Lot Essay
Born in Havana but long resident abroad, in New York through the 1960s and in Puerto Rico after 1971, Sánchez numbers among an untold generation of artists only lately brought to light within the history of contemporary Cuban art. Well abreast of postwar abstraction, in ways similar to compatriots Carmen Herrera and Loló Soldevilla as well as to Lucio Fontana and Charles Hinman, Sánchez’s early practice is distinguished by a graphic, painterly architectonics, a direction reinforced during her first trip to Madrid in 1957. Influenced in part by Art Informel, her abstraction acquired an increasingly spatial and textured materiality that, in the ensuing decades, evolved toward Minimalist monochrome and modularity. A beloved teacher at the Escuela de Artes Plásticas de San Juan beginning in the 1970s, Sánchez worked largely under the radar as she developed the shaped, and sometimes “tattooed” paintings and serial structures christened “erotic topologies” by Severo Sarduy, the Cuban writer and her longtime friend.
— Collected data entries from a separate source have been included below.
$ cat src/hdl/lsel_pkg.sv
// Purpose: Shared constants and types for the laser safety enable logic
// Assumes: 20 MHz system clock
// Notes:   Times are kept in their own unit; cycle counts derive from them
package lsel_pkg;

  localparam int unsigned CLK_HZ       = 20_000_000;
  localparam int unsigned DELAY_S      = 5;
  localparam int unsigned DELAY_CYCLES = DELAY_S * CLK_HZ;
  localparam int unsigned DELAY_W      = 27;
  localparam int unsigned SYNC_STAGES  = 2;

  // Raw safety inputs, taken together
  typedef struct packed {
    logic shutterReq;
    logic interlockIn;
    logic shutterSwitchOpen;
    logic resetRequest;
  } lsel_inputs_t;

  // Indicator lamps
  typedef struct packed {
    logic shutterIndicator;
    logic readyIndicator;
    logic interlockGreen;
    logic interlockRed;
  } lsel_lamps_t;

  // Open-drain style status contacts: value plus enable
  typedef struct packed {
    logic shutterOpenOut;
    logic shutterOpenOe;
    logic interlockOpenOut;
    logic interlockOpenOe;
  } lsel_status_t;

  // Enable sequencing states
  typedef enum logic [1:0] {
    LSEL_IDLE,
    LSEL_WAIT,
    LSEL_LASE,
    LSEL_FAULT
  } lsel_state_t;

endpackage

$ cat src/hdl/lsel_enable.sv
// Purpose: Combines shutter switch, remote shutter request and remote
//          interlock into RF driver power, lasing enable and status
// Assumes: Inputs may be asynchronous to clk; resetRequest is the off/on reset
// Notes:   keyswitchFitted selects delay and latched interlock faults
//
// Function
// - Lase only with shutter switch open
// - Shutter lamp lit exactly when RF powered
// - Request plus open switch powers RF driver
// - Keyswitch: wait five seconds after shutter output
// - Inhibit unless switch open and request asserted
// - Shutter contact closes only with both conditions
// - Interlock green permits; removal red, ready off
// - RF power needs green, ready and shutter together
// - Keyswitch: five seconds after interlock asserts
// - Interlock loss cuts RF until reasserted
// - Interlock contact closed while interlock open
// - No keyswitch: no fault latch, immediate re-enable
// - Keyswitch: latch fault until off-on reset
`timescale 1ns/1ns

module lsel_enable #(
  parameter int unsigned DELAY_CYC = lsel_pkg::DELAY_CYCLES
) (
  // Clock and reset
  input  wire logic                   clk,
  input  wire logic                   resetn,
  // Configuration
  input  wire logic                   keyswitchFitted,
  // Safety inputs
  input  wire lsel_pkg::lsel_inputs_t safetyIn,
  // Indicators and drive
  output logic                        rfPowerEn,
  output logic                        laseEn,
  output lsel_pkg::lsel_lamps_t       lamps,
  output lsel_pkg::lsel_status_t      status
);
  import lsel_pkg::*;

  localparam logic [DELAY_W-1:0] DELAY_LAST = DELAY_W'(DELAY_CYC - 1);

  // States in which DC power reaches the RF driver
  function automatic logic isPowered(input lsel_state_t s);
    return (s == LSEL_LASE) || (s == LSEL_WAIT);
  endfunction

  // Synchroniser chains, one per input bit
  logic [SYNC_STAGES-1:0] syncQ [4];
  lsel_inputs_t           syncIn;
  genvar g;
  generate
    for (g = 0; g < 4; g++) begin : gSync
      always_ff @(posedge clk or negedge resetn) begin
        if (!resetn) begin
          syncQ[g] <= '0;
        end else begin
          syncQ[g] <= {syncQ[g][SYNC_STAGES-2:0], safetyIn[g]};
        end
      end
      assign syncIn[g] = syncQ[g][SYNC_STAGES-1];

    end
  endgenerate

  // Enable conditions
  logic shutterOk;
  logic interlockOk;
  logic allOk;
  assign shutterOk   = syncIn.shutterSwitchOpen && syncIn.shutterReq;
  assign interlockOk = syncIn.interlockIn;
  assign allOk       = shutterOk && interlockOk && !syncIn.resetRequest;

  // Sequencer state
  lsel_state_t        state_q, state_d;
  logic [DELAY_W-1:0] count_q, count_d;
  logic               rdyArm_q, rdyArm_d;

  // Next state: delay, fault latch, re-arm by reset pulse
  always_comb begin
    state_d  = state_q;
    count_d  = count_q;
    rdyArm_d = rdyArm_q;
    if (syncIn.resetRequest) begin
      rdyArm_d = 1'b1;
    end
    case (state_q)
      LSEL_IDLE: begin
        count_d = '0;
        if (allOk && (!keyswitchFitted || rdyArm_q)) begin
          state_d = keyswitchFitted ? LSEL_WAIT : LSEL_LASE;
        end
      end
      LSEL_WAIT: begin
        if (!interlockOk) begin
          state_d = LSEL_FAULT;
          count_d = '0;
        end else if (!allOk) begin
          state_d = LSEL_IDLE;
          count_d = '0;
        end else if (count_q == DELAY_LAST) begin
          state_d = LSEL_LASE;
        end else begin
          count_d = count_q + 1'b1;
        end
      end
      LSEL_LASE: begin
        if (!interlockOk) begin
          state_d = keyswitchFitted ? LSEL_FAULT : LSEL_IDLE;
        end else if (!allOk) begin
          state_d = LSEL_IDLE;
        end
      end
      LSEL_FAULT: begin
        rdyArm_d = syncIn.resetRequest;
        if (syncIn.resetRequest) begin
          state_d = LSEL_IDLE;
        end
      end
      default: begin
        state_d = LSEL_IDLE;
      end
    endcase
    if (state_d == LSEL_FAULT) begin
      rdyArm_d = 1'b0;
    end
  end

  always_ff @(posedge clk or negedge resetn) begin
    if (!resetn) begin
      state_q  <= LSEL_IDLE;
      count_q  <= '0;
      rdyArm_q <= 1'b0;
    end else begin
      state_q  <= state_d;
      count_q  <= count_d;
      rdyArm_q <= rdyArm_d;
    end
  end

  // Output next values
  logic           rfPower_d;
  logic           laseEn_d;
  lsel_lamps_t    lamps_d;
  lsel_status_t   status_d;
  always_comb begin
    rfPower_d = isPowered(state_d);
    laseEn_d  = (state_d == LSEL_LASE);
    lamps_d.shutterIndicator = rfPower_d;
    lamps_d.readyIndicator   = rfPower_d;
    lamps_d.interlockGreen   = interlockOk;
    lamps_d.interlockRed     = !interlockOk;
    status_d.shutterOpenOut   = 1'b0;
    status_d.shutterOpenOe    = shutterOk;
    status_d.interlockOpenOut = 1'b0;
    status_d.interlockOpenOe  = !interlockOk;
  end

  always_ff @(posedge clk or negedge resetn) begin
    if (!resetn) begin
      rfPowerEn <= 1'b0;
      laseEn    <= 1'b0;
      lamps     <= '0;
      status    <= '0;
    end else begin
      rfPowerEn <= rfPower_d;
      laseEn    <= laseEn_d;
      lamps     <= lamps_d;
      status    <= status_d;
    end
  end
endmodule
An acclaimed exhibition at Artist’s Space in 2013 marked her triumphant return to the New York scene, and her remarkable, late-career ascendance was crowned by the major retrospective, Zilia Sánchez: Soy Isla, organized by The Phillips Collection in Washington, D.C. in 2019, and by her inclusion at the Venice Biennial in 2017 and 2024.
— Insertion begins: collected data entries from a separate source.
**src/tpwm_pkg.sv**
```systemverilog
/*
 * Constants for the timer pulse-width modulator: register widths, field
 * positions and reset values. Assumes a single 100 MHz system clock.
 */
package tpwm_pkg;
   localparam int unsigned TPWM_REG_W = 16;
   localparam int unsigned TPWM_BYTE_W = 8;
   localparam int unsigned TPWM_LO_LSB = 0;
   localparam int unsigned TPWM_HI_LSB = 8;
   localparam logic [15:0] TPWM_REG_RST = 16'h0000;
   localparam logic [7:0] TPWM_PRE_MAX = 8'hFE;
   // 8-bit period in prescaled ticks is 2^8 - 1
   localparam logic [7:0] TPWM_P8_LAST = 8'hFE;
   // 16-bit period in count-clock cycles is 2^16 - 1
   localparam logic [15:0] TPWM_P16_LAST = 16'hFFFE;
   localparam logic [15:0] TPWM_ZERO16 = 16'h0000;
   localparam logic [7:0] TPWM_ZERO8 = 8'h00;
   localparam logic [7:0] TPWM_ONE8 = 8'h01;
   localparam logic [15:0] TPWM_ONE16 = 16'h0001;
   typedef enum logic {TPWM_MODE16, TPWM_MODE8} tpwm_mode_e;
endpackage : tpwm_pkg

```
**src/tpwm_core.sv**
```systemverilog
/*
 * Timer channel in pulse-width-modulation mode, 8-bit and 16-bit.
 * In 8-bit mode the low byte of the timer register divides the count
 * clock and the high byte sets the high width; in 16-bit mode the whole
 * register is the high width and the period is fixed.
 * A zero register, or a zero high byte in 8-bit mode, idles the channel.
 * Assumes the selected count clock arrives as an asynchronous level
 * whose high and low phases each last at least two clk_i cycles, and
 * that the timer register value, the mode and the enable are static
 * configuration from the clk_i domain, changed only while start_i is low.
 * The counter starts at zero on the first clk_i edge that sees start_i
 * high, so the first period after a start is short by the edge-detect lag.
 */
`timescale 1ns/1ps
// Function
// - 8-bit period is 255 times (m+1)
// - 8-bit high width is (m+1) times n
// - Zero timer register stops the counter
// - Zero register: no interrupt, no pulse
// - Zero register in PWM: output held low
// - Zero register in PWM: never interrupt
// - 8-bit mode: zero high byte idles too
module tpwm_core
   import tpwm_pkg::*;
(
   input wire logic clk_i,                      // System clock, 100 MHz
   input wire logic rst_n_i,                    // Async reset, active low
   input wire logic selected_count_clock_i,     // Count clock, async
   input wire logic start_i,                    // Count enable
   input wire logic mode8_i,                    // 1: 8-bit mode, 0: 16-bit
   input wire logic [TPWM_REG_W-1:0] timer_reg_i, // Timer register value
   output logic pwm_output_pin_o,               // PWM output
   output logic irq_o                           // Period-end pulse
);
   // Count-clock path
   logic cclk_s;
   logic cclk_d_r;
   logic tick;

   // Fields of the timer register, and the mode
   logic [7:0] pre_m;
   logic [7:0] hi_n;
   logic [15:0] width16;
   tpwm_mode_e mode;

   // Idle decode
   logic reg_zero;
   logic hi_zero;
   logic idle;

   // Prescaler
   logic [7:0] pre_cnt_r;
   logic [7:0] pre_cnt_nxt;
   logic pre_hit;
   logic pre_tick;

   // Period counter
   logic [15:0] cnt_r;
   logic [15:0] cnt_nxt;
   logic last8;
   logic last16;
   logic last;

   // Output stage
   logic pin8;
   logic pin16;
   logic pin_nxt;
   logic irq_nxt;

   tpwm_sync u_sync (
      .clk_i(clk_i),
      .rst_n_i(rst_n_i),
      .d_i(selected_count_clock_i),
      .q_o(cclk_s)
   );

   assign pre_m = timer_reg_i[TPWM_LO_LSB +: TPWM_BYTE_W];
   assign hi_n = timer_reg_i[TPWM_HI_LSB +: TPWM_BYTE_W];
   assign width16 = timer_reg_i;
   assign mode = mode8_i ? TPWM_MODE8 : TPWM_MODE16;

   assign reg_zero = (timer_reg_i == TPWM_ZERO16);
   assign hi_zero = (mode == TPWM_MODE8) && (hi_n == TPWM_ZERO8);
   // A zero width would only give empty pulses, so the channel idles
   // instead: pin low, no interrupt, counters held at zero
   assign idle = !start_i || reg_zero || hi_zero;

   // Resets low like the synchroniser, so no false tick follows reset
   always_ff @(posedge clk_i or negedge rst_n_i) begin
      if (!rst_n_i) begin
         cclk_d_r <= 1'b0;
      end else begin
         cclk_d_r <= cclk_s;
      end
   end
   assign tick = cclk_s && !cclk_d_r;

   // Prescaler divides the count clock by m+1 in 8-bit mode only
   assign pre_hit = (pre_cnt_r == pre_m);
   always_comb begin
      case (mode)
         TPWM_MODE8: begin
            pre_tick = tick && pre_hit;
         end
         TPWM_MODE16: begin
            pre_tick = tick;
         end
         default: begin
            pre_tick = 1'b0;
         end
      endcase
   end

   // Held at zero while idle so an 8-bit restart waits m+1 ticks for its first step
   always_comb begin
      pre_cnt_nxt = pre_cnt_r;
      if (idle) begin
         pre_cnt_nxt = TPWM_ZERO8;
      end else if (tick) begin
         if (pre_tick) begin
            pre_cnt_nxt = TPWM_ZERO8;
         end else begin
            pre_cnt_nxt = pre_cnt_r + TPWM_ONE8;
         end
      end
   end

   always_ff @(posedge clk_i or negedge rst_n_i) begin
      if (!rst_n_i) begin
         pre_cnt_r <= TPWM_ZERO8;
      end else begin
         pre_cnt_r <= pre_cnt_nxt;
      end
   end

   assign last8 = (cnt_r[7:0] == TPWM_P8_LAST);
   assign last16 = (cnt_r == TPWM_P16_LAST);
   always_comb begin
      case (mode)
         TPWM_MODE8: begin
            last = last8;
         end
         TPWM_MODE16: begin
            last = last16;
         end
         default: begin
            last = 1'b0;
         end
      endcase
   end

   always_comb begin
      cnt_nxt = cnt_r;
      if (idle) begin
         cnt_nxt = TPWM_ZERO16;
      end else if (pre_tick) begin
         if (last) begin
            cnt_nxt = TPWM_ZERO16;
         end else begin
            cnt_nxt = cnt_r + TPWM_ONE16;
         end
      end
   end

   always_ff @(posedge clk_i or negedge rst_n_i) begin
      if (!rst_n_i) begin
         cnt_r <= TPWM_ZERO16;
      end else begin
         cnt_r <= cnt_nxt;
      end
   end

   // With n = 255 the pin never falls: the 8-bit count tops out at 254
   assign pin8 = (cnt_r[7:0] < hi_n);
   assign pin16 = (cnt_r < width16);
   always_comb begin
      pin_nxt = 1'b0;
      if (idle) begin
         pin_nxt = 1'b0;
      end else begin
         case (mode)
            TPWM_MODE8: begin
               pin_nxt = pin8;
            end
            TPWM_MODE16: begin
               pin_nxt = pin16;
            end
            default: begin
               pin_nxt = 1'b0;
            end
         endcase
      end
   end

   // Registered so the pin never shows decode glitches
   always_ff @(posedge clk_i or negedge rst_n_i) begin
      if (!rst_n_i) begin
         pwm_output_pin_o <= 1'b0;
      end else begin
         pwm_output_pin_o <= pin_nxt;
      end
   end

   assign irq_nxt = !idle && pre_tick && last;

   always_ff @(posedge clk_i or negedge rst_n_i) begin
      if (!rst_n_i) begin
         irq_o <= 1'b0;
      end else begin
         irq_o <= irq_nxt;
      end
   end
endmodule : tpwm_core

```
**src/tpwm_sync.sv**
```systemverilog
/*
 * Two flip-flop synchroniser for a single level.
 * Assumes the input is asynchronous to clk_i.
 */
`timescale 1ns/1ps
module tpwm_sync (
   input wire logic clk_i,    // System clock
   input wire logic rst_n_i,  // Async reset, active low
   input wire logic d_i,      // Asynchronous level
   output logic q_o           // Synchronised level
);
   logic meta_r;
   always_ff @(posedge clk_i or negedge rst_n_i) begin
      if (!rst_n_i) begin
         meta_r <= 1'b0;
         q_o <= 1'b0;
      end else begin
         meta_r <= d_i;
         q_o <= meta_r;
      end
   end
endmodule : tpwm_sync
```
**config.mk**
```make
export PLATFORM = sky130hd
export DESIGN_NAME = tpwm_core
export DESIGN_NICKNAME = d
export VERILOG_FILES = /design/src/tpwm_pkg.sv /design/src/tpwm_core.sv /design/src/tpwm_sync.sv
export SDC_FILE = /design/constraint.sdc
export NUM_CORES = 1
export LEC_CHECK = 0
export ABC_AREA = 1
export BUFFER_PORTS_ARGS = -buffer_cell sky130_fd_sc_hd__buf_4
export CORE_AREA = 2 2 91 93
export CTS_BUF_LIST = sky130_fd_sc_hd__clkbuf_8
export DETAILED_ROUTE_END_ITERATION = 7
export DIE_AREA = 0 0 93 95
export MAX_ROUTING_LAYER = met4
export PLACE_DENSITY_LB_ADDON = 0.2
export SYNTH_ARGS = -nofsm -noshare
export SYNTH_HDL_FRONTEND = slang
export SYNTH_SLANG_ARGS = --single-unit
export TNS_END_PERCENT = 1
```
**constraint.sdc**
```tcl
create_clock -name clk_i -period 3.63 [get_ports clk_i]
set_input_delay 0 -clock clk_i [delete_from_list [all_inputs] [get_ports clk_i]]
set_output_delay 0 -clock clk_i [all_outputs]
set_load 0.1 [all_outputs]
```
; ---- Word level (Yosys, flattened, before mapping)
; Index checks and enable logic that the tools add are counted.
[totals]
register_bits = 29
inputBits = 21
out_inout_bits = 2
word_cells = 40
[op_classes]
n_addsub = 2
order_cmp = 2
n_eq_ne = 3
mux = 11
bitwise_logic = 1
reduce_logical = 14
[op_table]
columns = operator, n
row1 = two-way mux 16 bit, 3
row2 = two-way mux 8 bit, 3
row3 = adder 16 x 1 -> 16 bit (second input constant), 1
row4 = equality test 16 bit (second input constant), 1
row5 = zero test 16 bit, 1
row6 = < comparator 16 bit, 1
row7 = adder 8 x 1 -> 8 bit (second input constant), 1
row8 = equality test 8 bit, 1
row9 = equality test 8 bit (second input constant), 1
row10 = zero test 8 bit, 1
row11 = < comparator 8 bit, 1
row12 = case mux 1 bit (2 select lines), 3
row13 = logical AND 1 bit, 5
row14 = nonzero test 2 bit, 2
row15 = zero test 1 bit, 3
row16 = logical OR 1 bit, 2
row17 = two-way mux 1 bit, 2
row18 = inverter 1 bit, 1

; ---- Logic depth before layout (Yosys ltp)
[logic_depth]
ltp_word = 7
depth_mapped = 11
depth_no_buf = 11

; ---- Hierarchy
; Synthesis repeated with hierarchy kept, for this count alone.
[unflattened]
cells_unflattened = 412
area_unflattened_um2 = 2721.4
[by_module_without_submodules]
columns = module, instances, cells_each, area_per_inst_um2, seq_area_each_um2
row1 = tpwm_core, 1, 410, 2671.3, 675.6
row2 = tpwm_sync, 1, 2, 50.0, 50.0

; ---- Worst setup path before layout
; OpenSTA, ideal clock, no wires.
[synth_path]
path_kind = reg-to-reg
startpoint = register cnt_r[1]
endpoint = register cnt_r[14]
arrival_time_ps = 1372
required_ps = 3565
slack_ps = 2193
stages_incl_launch_ff = 10
path_cell_list = dfrtp_1 > ha_1 > inv_1 > nor2_2 > nand3_1 > o21bai_1 > nand3_1 > nor2_1 > nand2_1 > nand2_1
[synth_via]
elab_chain_cells = 5
[synth_rtl]
columns = element, line_no
row1 = start: declaration, tpwm_core.sv:58  ; logic [15:0] cnt_r;
row2 = start signal: assignment, tpwm_core.sv:169  ; cnt_r <= cnt_nxt;
row3 = branches (longest 2 deep; another with adder 16 x 1 -> 16 bit), n/a
row4 = two-way mux 16 bit *, tpwm_core.sv:157  ; if (last) begin
row5 = two-way mux 16 bit *, tpwm_core.sv:156  ; end else if (pre_tick) begin
row6 = two-way mux 16 bit *, tpwm_core.sv:154  ; if (idle) begin
; Mark *: on every way between the ends. The select of a mux whose other input is x is not followed.
; A chain may end at the register's enable or synchronous reset.

; ---- Final worst setup path
[layout_path]
startpoint = register pre_cnt_r[3]
endpoint = register cnt_r[12]
[layout_via]
elab_chain_cells = 4
[layout_rtl]
columns = element, line_no
row1 = start: declaration, tpwm_core.sv:52  ; logic [7:0] pre_cnt_r;
row2 = start signal: assignment, tpwm_core.sv:132  ; pre_cnt_r <= pre_cnt_nxt;
row3 = equality test 8 bit, tpwm_core.sv:99  ; assign pre_hit = (pre_cnt_r == pre_m);
row4 = logical AND 1 bit, tpwm_core.sv:103  ; pre_tick = tick && pre_hit;
row5 = case mux 1 bit (2 select lines), tpwm_core.sv:101  ; case (mode)
row6 = nonzero test 2 bit (no source line), n/a
; Every way passes these cells.

==> flow_metrics.env <==
export IMPL_dieHeight_um=95
export IMPL_layout_cells_non_filler=534
export IMPL_drt_first_pass_iters=4
export IMPL_slowest_stage="dfrtp_1"
export IMPL_fin_crit_sh=0.5003
export IMPL_synth_area_leaders="dfrtp_1 (27%), nand2_1 (18%), ha_1 (12%), inv_1 (7.4%), nand3_1 (7.3%)"
export IMPL_diodes=0
export IMPL_relSlewSlack=0.5275
export IMPL_die_area_um2=8835
export IMPL_worstMarginPinSlew_ns=0.7080
export IMPL_drtAntennaViolNets=0
export IMPL_leakage_nw=1.675
export IMPL_core_um2=7928
export IMPL_htree_levels=2
export IMPL_hold_violations=0
export IMPL_crit_family="simple AND/OR/NAND/NOR gates"
export IMPL_fin_util=0.3849
export IMPL_die_w_um=93
export IMPL_dp_cells=524
export IMPL_cp_num_buf_inv=0
export IMPL_seq_area_frac_synth=0.2710
export IMPL_clockBufferDepth=2
export IMPL_crit_path_frequent_cell="nand2_1"
export IMPL_synthFlopType="dfrtp_1"
export IMPL_avgRoutedWirePerCell_um=13.22
export IMPL_drive_gt1_frac=0.1049
export IMPL_critPathRequiredTime_ns=3.85
export IMPL_antenna_found_initial=0
export IMPL_post_dp_hpwl_um=5423
export IMPL_num_rows=33
export IMPL_cts_root_buf="clkbuf_8"
export IMPL_grt_pass1_vias=2527
export IMPL_gp_congestion=0.9062
export IMPL_fin_setup_tns_ns=0
export IMPL_clk_pin_slew_worst_paths_ns=0.07
export IMPL_clock_sinks=29
export IMPL_cp_slowest_stage_delay_ns=0.47
export IMPL_max_cap_viol_count=0
export IMPL_num_vias=2578
export IMPL_initial_core_util=0.3378
export IMPL_min_period_ns=1.816
export IMPL_synth_top_area_cell="dfrtp_1"
export IMPL_remaining_drc_errors=0
export IMPL_synth_nets=452
export IMPL_area_growth_pct=13.97
export IMPL_synth_cell_types=27
export IMPL_timing_hold_ws_ns=0.02546
export IMPL_grtUsageTotal=0.1797
export IMPL_cp_arrival_ns=2.03
export IMPL_max_vdd_ir_drop_mv=0.1190
export IMPL_overflow=0
export IMPL_synth_seq_cells=29
export IMPL_async_flop_share=1.000
export IMPL_grt_pass1_wl_um=12100
export IMPL_rsz0062_at_grt="false"
export IMPL_worstSetupEndpointType="register"
export IMPL_outcome="completed"
export IMPL_cp_depth=9
export IMPL_cp_start_kind="register"
export IMPL_via_per_inst=4.828
export IMPL_grt_max_degree=30
export IMPL_worst_slack_ns=1.814
export IMPL_clock_skew_ns=0.01151
export IMPL_hold_depth=4
export IMPL_drt_iter0_drc=142
export IMPL_wl_um=7062
export IMPL_synth_top_area_share=0.2710
export IMPL_nets=474
export IMPL_crit_type="reg -> reg"
export IMPL_setup_viol=0
export IMPL_cp_cell_sequence="xnor2_1, nand2_1, nor2_1, nand2_1, nand2_2, nand2_2, nand2_1, nand2_1, nand2_1"
export IMPL_dp_slack_ns=1.838
export IMPL_tritoncts="yes"
export IMPL_fmax_ghz=0.5506
export IMPL_nFillCells=865
export IMPL_postSynthAreaPerCell_um2=6.595
export IMPL_maxSlewViolCount=0
export IMPL_io_pins=23
export IMPL_cts_setup_buffers=0
export IMPL_r2r_cells=9
export IMPL_synth_common_cells="nand2_1 (127), inv_1 (53), nor2_1 (46)"
export IMPL_cts_made_buffers=5
export IMPL_hp_class="in -> reg"
export IMPL_p_per_area_nw_per_um2=256.7
export IMPL_synth_most_common_cell="nand2_1"
export IMPL_port_buffer_count=22
export IMPL_yosysWarnings=0
export IMPL_worstPathMaxFanout=18
export IMPL_netlist_area_um2=2678
export IMPL_netlist_instances=406
export IMPL_clk_latency_ns=0.28
export IMPL_synth_edf_count=0
## final timing paths
check                                         start                    endpoint  slack (ns)
max                        pre_cnt_r[3]$_DFFE_PN0P_       cnt_r[12]$_DFFE_PN0P_        1.81
min                                         mode8_i  pwm_output_pin_o$_DFF_PN0_        0.03
max reg2reg                pre_cnt_r[3]$_DFFE_PN0P_       cnt_r[12]$_DFFE_PN0P_        1.81
min reg2reg                 u_sync.meta_r$_DFF_PN0_        u_sync.q_o$_DFF_PN0_        0.35
max in group asynchronous                   rst_n_i        cnt_r[4]$_DFFE_PN0P_        3.15
min in group asynchronous                   rst_n_i    pre_cnt_r[4]$_DFFE_PN0P_        0.18
## per-layer routing
metal  routed length (µm)  GRT usage  vias up
met1                 3424     0.2311     1174
met2                 3248     0.2971       59
met4                   43    0.04534        0
li1                     -          -     1339
met3                  345    0.02793        6
met5                    0          -        -
## worst reg2reg max path, delay by kind of cell, from the launching register on
| family | cells | cell delay (ns) |
|---|---|---|
| DFF | 1 | 0.47 |
| xor gates and xnor gates | 1 | 0.19 |
| and+or+nand+nor | 8 | 1.09 |
## final cells by class
class	count	area, µm²	area share
Clock buffer	6	82.58	0.02706
Sequential cell	29	725.7	0.2378
Inverter	55	206.4	0.06765
Multi-Input combinational cell	311	1672	0.5478
Clock inverter	2	33.78	0.01107
Timing Repair Buffer	26	200.2	0.06560
Tap cell	105	131.4	0.04305
## power by group
| part | switching, mW | internal (mW) | leakage (nW) |
|---|---|---|---|
| Clock | 0.127 | 0.221 | 0.0626 |
| Combinational | 0.0689 | 0.0366 | 1.22 |
| Sequential | 0.00292 | 0.327 | 0.395 |
| Total | 0.199 | 0.584 | 1.67 |
## through the flow
step	cell area, µm²	total power, mW
floorplan	2678	0.3950
global placement	2915	0.4400
finish	3052	0.7832
detailed placement	2915	0.4402
global route	3052	0.8289
CTS	3052	0.7973
## placed cells by master (no fill, tap or decap), types with 2 or more instances in the layout
cell type and count:
a21oi_1 12, buf_4 24, clkbuf_8 6, dfrtp_1 29, dlygate4sd3_1 2, ha_1 25, inv_1 54, inv_2 2
nand2_1 127, nand2_2 3, nand3_1 39, nand3_2 2, nand4_1 24, nor2_1 45, nor2_2 3, nor3_1 4
o21ai_0 3, o21bai_1 2, xnor2_1 7, xor2_1 9
## logic make-up (layout without fill, tap and decap cells)
| family | after synthesis | count (layout) | synth area share |
|---|---|---|---|
| buf+inv | 66 | 89 | 0.1056 |
| xor+xnor | 16 | 16 | 0.05234 |
| simple gates | 250 | 250 | 0.4084 |
| fa+ha+maj | 25 | 25 | 0.1168 |
| flops | 29 | 29 | 0.2710 |
| compound gates | 20 | 20 | 0.04580 |
## registers in the layout, indices dropped and copies added (netlist names)
name              count
cnt_r                16
pre_cnt_r             8
cclk_d_r              1
irq_o                 1
pwm_output_pin_o      1
u_sync.meta_r         1
u_sync.q_o            1
## timing repair
item	in CTS	in global routing
hold buffers	2	0
hold endpoints to repair	30	0
resized for setup	0	0
No activity file was read; power rests on OpenSTA's default activity.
“I was always searching for the invisible and the unknown,” Sánchez once reflected. “It is the feeling that matters.” That heightened sensibility yielded a number of formative encounters (“encuentros”) across her career as well as the broader philosophy of “encuentrismo,” which gave its name to the present work as well as to the much later film, encuentrismo—ofrenda o retorno (2000), in which she continuously casts a painting (Soy Isla; Solomon R. Guggenheim Collection) into the water. Sánchez has attributed the genesis of her practice (and, suggestively, of “encuentrismo”) to a singular experience on the rooftop of her family home on the day of her father’s death in 1955. “The day he died felt like I had died,” she recalled. “I remember I saw his bedsheet. . . . The sheet was drying, and since it was windy, it was hitting against a wooden space divider, and this image of the blowing bedsheet against wood got stuck in my mind. I think that such moments of internalizing the outside world, especially when you are young, are of crucial importance, and you never forget them” (in Zilia Sánchez: Soy Isla, exh. cat., The Phillips Collection, Washington, D.C., 2019, pp. 19-20).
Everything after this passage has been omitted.